-- PROVIDED INFORMATION --
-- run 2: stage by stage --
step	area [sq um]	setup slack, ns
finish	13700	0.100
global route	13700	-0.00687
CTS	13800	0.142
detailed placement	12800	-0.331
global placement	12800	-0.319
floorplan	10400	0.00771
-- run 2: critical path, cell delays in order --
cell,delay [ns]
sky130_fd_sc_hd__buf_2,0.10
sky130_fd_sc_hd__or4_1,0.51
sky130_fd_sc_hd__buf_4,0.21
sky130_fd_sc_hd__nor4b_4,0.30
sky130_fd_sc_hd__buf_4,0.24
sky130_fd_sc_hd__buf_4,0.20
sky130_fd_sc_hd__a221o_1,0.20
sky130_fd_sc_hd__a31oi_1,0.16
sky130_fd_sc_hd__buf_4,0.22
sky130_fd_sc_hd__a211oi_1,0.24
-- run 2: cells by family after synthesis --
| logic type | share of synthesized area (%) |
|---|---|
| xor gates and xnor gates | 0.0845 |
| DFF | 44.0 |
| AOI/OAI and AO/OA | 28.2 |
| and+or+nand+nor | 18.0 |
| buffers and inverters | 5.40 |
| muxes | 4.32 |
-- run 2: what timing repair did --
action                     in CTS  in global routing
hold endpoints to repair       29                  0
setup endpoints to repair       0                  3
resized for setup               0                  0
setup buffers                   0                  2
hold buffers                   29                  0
`src/rtl/shift20_pkg.sv`:
```
package shift20_pkg;
  localparam int unsigned DATA_W = 20;
  localparam int unsigned WORD_W = 16;
  localparam int unsigned CNT_W  = 2;

  typedef enum logic [1:0] {
    SK_RRC = 2'd0,
    SK_RRU = 2'd1,
    SK_RRA = 2'd2,
    SK_RLA = 2'd3
  } shift_kind_e;
endpackage

```
`src/rtl/shift20_step.sv`:
```
module shift20_step
  import shift20_pkg::*;
#(
  parameter int unsigned DW = DATA_W,
  parameter int unsigned WW = WORD_W
) (
  input  logic [DW-1:0] data_i,
  input  logic          carry_i,
  input  shift_kind_e   kind_i,
  input  logic          wide_i,
  output logic [DW-1:0] data_o,
  output logic          carry_o
);
  localparam int unsigned IW = $clog2(DW);
  localparam logic [DW-1:0] WIDE_MASK = {DW{1'b1}};
  localparam logic [DW-1:0] WORD_MASK = {{(DW-WW){1'b0}}, {WW{1'b1}}};

  logic [DW-1:0] mask, d, r;
  logic [IW-1:0] msb;

  always_comb begin
    mask = wide_i ? WIDE_MASK : WORD_MASK;
    msb  = wide_i ? IW'(DW-1) : IW'(WW-1);
    d    = data_i & mask;
    r    = d >> 1;
    carry_o = d[0];
    unique case (kind_i)
      SK_RRC: r[msb] = carry_i;
      SK_RRU: r[msb] = 1'b0;
      SK_RRA: r[msb] = d[msb];
      SK_RLA: begin
        r       = d << 1;
        carry_o = d[msb];
      end
      default: r = d;
    endcase
    data_o = r & mask;
  end
endmodule

```
`src/rtl/shift20_flags.sv`:
```
module shift20_flags
  import shift20_pkg::*;
#(
  parameter int unsigned DW = DATA_W,
  parameter int unsigned WW = WORD_W
) (
  input  logic [DW-1:0] value_i,
  input  logic          wide_i,
  output logic          zero_o,
  output logic          neg_o
);
  always_comb begin
    zero_o = (value_i == '0);
    neg_o  = wide_i ? value_i[DW-1] : value_i[WW-1];
  end
endmodule

```
`src/rtl/shift20_ctrl.sv`:
```
module shift20_ctrl
  import shift20_pkg::*;
#(
  parameter int unsigned CW = CNT_W
) (
  input  logic          clk_i,
  input  logic          rst_ni,
  input  logic          start_i,
  input  logic [CW-1:0] cnt_i,
  output logic          busy_o,
  output logic          done_o,
  output logic          load_o,
  output logic          step_o,
  output logic          last_o
);
  localparam int unsigned RW = CW + 1;

  logic [RW-1:0] rem_q;
  logic          busy_q, done_q;

  assign load_o = start_i & ~busy_q;
  assign step_o = busy_q;
  assign last_o = busy_q & (rem_q == RW'(1));
  assign busy_o = busy_q;
  assign done_o = done_q;

  always_ff @(posedge clk_i or negedge rst_ni) begin
    if (!rst_ni) begin
      rem_q  <= '0;
      busy_q <= 1'b0;
      done_q <= 1'b0;
    end else begin
      done_q <= 1'b0;
      if (load_o) begin
        rem_q  <= RW'(cnt_i) + RW'(1);
        busy_q <= 1'b1;
      end else if (busy_q) begin
        rem_q <= rem_q - RW'(1);
        if (last_o) begin
          busy_q <= 1'b0;
          done_q <= 1'b1;
        end
      end
    end
  end
endmodule

```
`src/rtl/shift20_unit.sv`:
```
module shift20_unit
  import shift20_pkg::*;
(
  input  logic              clk_i,
  input  logic              rst_ni,
  input  logic              start_i,
  input  logic [DATA_W-1:0] operand_i,
  input  logic [CNT_W-1:0]  cnt_i,
  input  logic [1:0]        kind_i,
  input  logic              addr_mode_i,
  input  logic              carry_i,
  output logic              busy_o,
  output logic              done_o,
  output logic [DATA_W-1:0] result_o,
  output logic              c_o,
  output logic              z_o,
  output logic              n_o,
  output logic              v_o
);
  localparam logic [DATA_W-1:0] WORD_MASK = {{(DATA_W-WORD_W){1'b0}}, {WORD_W{1'b1}}};

  logic              load, step, last;
  logic [DATA_W-1:0] data_q, step_data;
  logic              carry_q, step_carry;
  shift_kind_e       kind_q;
  logic              wide_q;
  logic              c_q, z_q, n_q, nz, nn;

  shift20_ctrl #(.CW(CNT_W)) ctrl_i (
    .clk_i, .rst_ni, .start_i, .cnt_i,
    .busy_o, .done_o,
    .load_o(load), .step_o(step), .last_o(last)
  );

  shift20_step #(.DW(DATA_W), .WW(WORD_W)) step_i (
    .data_i(data_q), .carry_i(carry_q), .kind_i(kind_q), .wide_i(wide_q),
    .data_o(step_data), .carry_o(step_carry)
  );

  shift20_flags #(.DW(DATA_W), .WW(WORD_W)) flags_i (
    .value_i(step_data), .wide_i(wide_q), .zero_o(nz), .neg_o(nn)
  );

  always_ff @(posedge clk_i or negedge rst_ni) begin
    if (!rst_ni) begin
      data_q  <= '0;
      carry_q <= 1'b0;
      kind_q  <= SK_RRC;
      wide_q  <= 1'b0;
      c_q     <= 1'b0;
      z_q     <= 1'b0;
      n_q     <= 1'b0;
    end else if (load) begin
      data_q  <= addr_mode_i ? operand_i : (operand_i & WORD_MASK);
      carry_q <= carry_i;
      kind_q  <= shift_kind_e'(kind_i);
      wide_q  <= addr_mode_i;
    end else if (step) begin
      data_q  <= step_data;
      carry_q <= step_carry;
      if (last) begin
        c_q <= step_carry;
        z_q <= nz;
        n_q <= nn;
      end
    end
  end

  assign result_o = data_q;
  assign c_o      = c_q;
  assign z_o      = z_q;
  assign n_o      = n_q;
  assign v_o      = 1'b0;
endmodule

```
`config.mk`:
```
export PLATFORM = sky130hd
export DESIGN_NAME = shift20_unit
export DESIGN_NICKNAME = d
export VERILOG_FILES = /design/src/rtl/shift20_pkg.sv /design/src/rtl/shift20_step.sv /design/src/rtl/shift20_flags.sv /design/src/rtl/shift20_ctrl.sv /design/src/rtl/shift20_unit.sv
export SDC_FILE = /design/constraint.sdc
export NUM_CORES = 1
export LEC_CHECK = 0
export BUFFER_PORTS_ARGS = -buffer_cell sky130_fd_sc_hd__buf_2
export CAP_MARGIN = 40
export CORE_AREA = 10 10 68 70
export CTS_BUF_LIST = sky130_fd_sc_hd__clkbuf_4 sky130_fd_sc_hd__clkbuf_8
export DETAILED_ROUTE_END_ITERATION = 7
export DIE_AREA = 0 0 78 80
export PLACE_DENSITY_LB_ADDON = 0.2
export SETUP_SLACK_MARGIN = 0.15
export SLEW_MARGIN = 20
export SYNTH_ARGS = -nofsm -noshare
export SYNTH_HDL_FRONTEND = slang
export SYNTH_SLANG_ARGS = --single-unit
```
`constraint.sdc`:
```
create_clock -name clk_i -period 4.3 [get_ports clk_i]
set_clock_uncertainty 0.05 [all_clocks]
set_input_delay 0.86 -clock clk_i [delete_from_list [all_inputs] [get_ports clk_i]]
set_output_delay 0.86 -clock clk_i [all_outputs]
set_load 0.005 [all_outputs]
```
==> results of run 1 <==
[worst register-to-register path: cells and delay by family, from the launching register on]
kind               cells  cell delay (ns)
muxes                  1             0.38
DFF                    1             0.48
and+or+nand+nor        3             0.60
AOI/OAI and AO/OA      1             0.20
[registers in the layout (all words and copies together) (netlist names)]
name	flops
result_o	20
ctrl_i.rem_q	3
kind_q	2
c_o	1
carry_q	1
ctrl_i.busy_o	1
ctrl_i.done_o	1
n_o	1
wide_q	1
z_o	1
[where the power goes]
| part | switching [uW] | internal, uW |
|---|---|---|
| registers | 166 | 443 |
| clock network | 104 | 128 |
| logic | 336 | 343 |
| total | 605 | 914 |
[how the worst max path moves through the flow]
| stage | startpoint | end | slack (ns) | cells after the start |
|---|---|---|---|---|
| 3_3_place_gp | start_i | kind_q[1]$_DFFE_PN0P_ | 2.01 | 3 |
| 5_1_grt | start_i | wide_q$_DFFE_PN0P_ | 2.21 | 3 |
| 4_1_cts | start_i | kind_q[0]$_DFFE_PN0P_ | 2.30 | 3 |
| 2_1_floorplan | start_i | ctrl_i.rem_q[0]$_DFFE_PN0P_ | 2.63 | 4 |
| 3_5_place_dp | start_i | kind_q[0]$_DFFE_PN0P_ | 1.94 | 3 |
| 6_report | start_i | kind_q[0]$_DFFE_PN0P_ | 2.31 | 3 |
[metrics by stage]
| step | hold slack [ns] | worst slack (ns) |
|---|---|---|
| 2_1_floorplan | 0.422 | 2.63 |
| 3_3_place_gp | 0.417 | 2.01 |
| 3_5_place_dp | 0.426 | 1.94 |
| 4_1_cts | 0.449 | 2.30 |
| 5_1_grt | 0.473 | 2.21 |
| 6_report | 0.447 | 2.31 |
[logic make-up (layout without fill, tap and decap cells)]
logic type / count (synthesis) / count (layout)
compound gates: 58 / 58
xor+xnor: 1 / 1
fa+ha+maj: 3 / 3
buf+inv: 17 / 65
flops: 32 / 32
mux: 22 / 22
other cells: 1 / 1
simple gates: 52 / 52
[area by class of cell]
| cell class | instances | area, sq um |
|---|---|---|
| clock buffer | 6 | 45.0 |
| sequential | 32 | 801 |
| inverter | 3 | 11.3 |
| fill | 281 | 1120 |
| clock inverter | 2 | 35.0 |
| timing repair buffer | 54 | 273 |
| tap | 46 | 57.6 |
| multi-input combinational | 137 | 938 |
[routing by layer]
| layer | up-vias | global-route usage (%) | wire (microns) | part of all wire [%] |
|---|---|---|---|---|
| met5 | - | 0 | 0 | 0 |
| met4 | 0 | 4.30 | 44 | 0.96 |
| met2 | 45 | 25.5 | 2310 | 50 |
| li1 | 778 | - | - | - |
| met3 | 5 | 6.87 | 324 | 7.1 |
| met1 | 778 | 16.0 | 1900 | 41 |
[layout by cell type (no fill, tap or decap), types with 2 or more instances in the layout]
cell type	instances
sky130_fd_sc_hd__clkbuf_4	6
sky130_fd_sc_hd__dfrtp_1	32
sky130_fd_sc_hd__ha_1	3
sky130_fd_sc_hd__or4_1	2
sky130_fd_sc_hd__nand3_1	4
sky130_fd_sc_hd__a211oi_1	18
sky130_fd_sc_hd__mux2_2	6
sky130_fd_sc_hd__a31oi_1	2
sky130_fd_sc_hd__buf_2	53
sky130_fd_sc_hd__o21ai_0	5
sky130_fd_sc_hd__nor2b_1	22
sky130_fd_sc_hd__mux2i_1	16
sky130_fd_sc_hd__nand2_1	9
sky130_fd_sc_hd__a311oi_1	2
sky130_fd_sc_hd__o22ai_1	2
sky130_fd_sc_hd__inv_1	3
sky130_fd_sc_hd__a21oi_1	23
sky130_fd_sc_hd__nor2_1	5
sky130_fd_sc_hd__nand2b_1	2
==> parameters.txt, run 1 <==
Parameter                              Value

Synthesis
  List of most frequent post-synthesis cells    sky130_fd_sc_hd__dfrtp_1 (32), sky130_fd_sc_hd__a21oi_1 (23), sky130_fd_sc_hd__nor2b_1 (22), sky130_fd_sc_hd__a211oi_1 (18), sky130_fd_sc_hd__mux2i_1 (16)
  Main combinational cell family by area after synthesis    compound AO/OA/AOI/OAI gates
  Seq/Total Area, Yosys    44.0%
  Post-synthesis instance area    1820 sq um
  XOR/XNOR share of the synthesized area    0.481%
  Most used standard cell by instance count after synthesis    sky130_fd_sc_hd__dfrtp_1
  Largest cells by area after synthesis    sky130_fd_sc_hd__dfrtp_1 (44%), sky130_fd_sc_hd__mux2i_1 (8.8%), sky130_fd_sc_hd__nor2b_1 (7.6%)
  Top FF cell, synth    sky130_fd_sc_hd__dfrtp_1
  Instance count of the mapped netlist    186
  Complex-gate fraction of the synthesized area    20.3%
  Count of warnings emitted by yosys    0
  Average instance area after synthesis    9.79 sq um
  Mapped Nets    218
  Number of storage elements in the synthesis netlist    32
  Netlist cell types    38
  Most area-hungry cell type in the Yosys netlist    sky130_fd_sc_hd__dfrtp_1
  Simple-gate area share of the yosys netlist    16.0%
  Share of the synthesized area in the top cell type    44.0%
  Portion of netlist area occupied by mux cells    12.5%
  Share of async-settable or async-resettable flops after synthesis    100%
  EDFF count, synth    0
  Arithmetic-cell share of the synthesized area counting full adders, half adders and majority gates    2.06%

Global route
  Wire length of the first global-routing pass    7.58 mm
  All-Layer GR Usage    14.8%
  Total congestion overflow after global routing    0
  Initial antenna violation count    0
  Pin count of the biggest net entering global routing    50
  Via count of the first global-routing pass    1,683

Floorplanning
  Site row count    21
  I/O pins    55
  Starting density of the core    55.4%
  Die ar.    6240 sq um
  Core Footprint    3280 sq um
  Chip height    80 microns
  Die extent in x    78 microns

Place
  Half-perimeter wire length after placement    3.35 mm
  Total cell area at the placement stage    2080 sq um
  Port buffer count    53
  Placed instance count    272
  Final estimated routing congestion in global placement    0.839

Route
  Post-route antenna net violation count    0
  Routed length per placed instance    16.4 microns
  Detailed Route Iter0 Violations    106
  Number of search-and-repair iterations in the first detailed-routing pass    4
  Total wire length    4.59 mm
  Routed via count    1,606
  Vias per std cell    5.74
  Total DRC errors in the routed layout    0

STA
  Slew Limit Fails    0
  Max Clock Freq    502 MHz
  Final Hold Fails    0
  Worst max-slew margin expressed relative to the limit    45.5%
  Fin Setup TNS    0 ns
  # setup viols final    0
  RSZ-0062 raised after global routing    false
  Fin crit period    1.99 ns
  Worst-Margin Slew    0.818 ns
  Fraction of the cycle the final worst path needs    46.3%

Setup path
  CP arrival    2.18 ns
  Standard cell with the maximum stage delay on the critical path    sky130_fd_sc_hd__buf_2
  Sort of element at the end of the critical path    register
  Bufs and invs on worst path    1
  Beginning of the worst register-to-register path    kind_q[1]$_DFFE_PN0P_
  Category of the worst setup path launch point    primary input
  Highest fanout seen on the critical path    49
  CP Cell Sequence    buf_2 -> nor2b_1 -> mux2_2
  Critical Path RT    4.48 ns
  Destination of the worst register-to-register timing path    z_o$_DFFE_PN0P_
  Worst R2R Setup Slack    2.51 ns
  Crit path kind    in -> reg
  Cell family with the largest share of critical-path delay    buffers and inverters
  FF-to-FF path depth    5
  Crit-path max cell delay    0.62 ns

CTS
  Worst-path clk slew    0.11 ns
  Hold bufs inserted after CTS    0
  Gates resized, CTS repair    0
  Number of H-tree branching levels    2
  Clock Sinks    32
  Clk buf depth    2
  CTS buffer count    5
  CTS root buf    sky130_fd_sc_hd__clkbuf_4
  Worst skew pair latency    0.34 ns
  Number of buffers added for setup after CTS    0
  TritonCTS clock tree    built

Cells and area
  Post-layout instance area    2160 sq um
  Count of non-filler cells in the finished layout    280
  Number of diodes added for antenna fixing    0
  Relative area change from synthesis to final layout    18.7%
  Fraction of final layout cells sized beyond drive strength 1    31.2%
  Core Util, Final    65.8%
  Nets    265

Worst hold path
  Hold path endpoint    c_o$_DFFE_PN0P_
  Worst Hold Launch    c_o$_DFFE_PN0P_
  Path category of the worst min-delay check    reg -> reg
  Hold path depth    2

Power
  Tot Pwr    1520 uW
  Pleak    0.000974 uW
  Peak supply drop    0.424 mV
  Power per Cell Area    703 nW/um^2

Status
  Run status    completed

Flow run
  Max cap viols    0
Power figures use the tool's default switching activity.
[src/rtl/oam_dma_pkg.sv]
package oam_dma_pkg;

   localparam int unsigned ADDR_W = 16;
   localparam int unsigned PAGE_W = 8;
   localparam int unsigned DATA_W = 8;

   function automatic logic page_allowed(input logic [PAGE_W-1:0] page,
                                         input logic [PAGE_W-1:0] limit);
      return page <= limit;
   endfunction

endpackage

[src/rtl/oam_dma_pacer.sv]
module oam_dma_pacer #(
   parameter int unsigned START_DELAY = 8,
   parameter int unsigned INTERVAL    = 4
) (
   input  logic clk,
   input  logic rst_n,
   input  logic restart,
   input  logic active,
   output logic fire
);
   localparam int unsigned MAX_GAP = (START_DELAY > INTERVAL) ? START_DELAY : INTERVAL;
   localparam int unsigned CW      = $clog2(MAX_GAP);

   if (START_DELAY < 2 || INTERVAL < 2) begin : g_bad_timing
      $error("oam_dma_pacer: START_DELAY and INTERVAL must be at least 2");
   end

   logic [CW-1:0] ctr;

   always_ff @(posedge clk) begin
      if (!rst_n) begin
         ctr <= '0;
      end else if (restart) begin
         ctr <= CW'(START_DELAY - 1);
      end else if (fire) begin
         ctr <= CW'(INTERVAL - 1);
      end else if (active && ctr != '0) begin
         ctr <= ctr - 1'b1;
      end
   end

   assign fire = active && (ctr == '0);

   // two copy slots are never adjacent
   assert_slot_gap_R4: assert property (@(posedge clk) disable iff (!rst_n)
      fire && !restart |=> !fire);

   // a fresh start never yields a slot on the next cycle
   assert_start_lead_R3: assert property (@(posedge clk) disable iff (!rst_n)
      restart |=> !fire);

endmodule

-- WORK ITEM --
Lines from the start of the entries through the one containing "sky130_fd_sc_hd__nor4b_4,0.30" are to be set down again exactly, both ends included.

-- RESPONSE BOX --
-- run 2: stage by stage --
step	area [sq um]	setup slack, ns
finish	13700	0.100
global route	13700	-0.00687
CTS	13800	0.142
detailed placement	12800	-0.331
global placement	12800	-0.319
floorplan	10400	0.00771
-- run 2: critical path, cell delays in order --
cell,delay [ns]
sky130_fd_sc_hd__buf_2,0.10
sky130_fd_sc_hd__or4_1,0.51
sky130_fd_sc_hd__buf_4,0.21
sky130_fd_sc_hd__nor4b_4,0.30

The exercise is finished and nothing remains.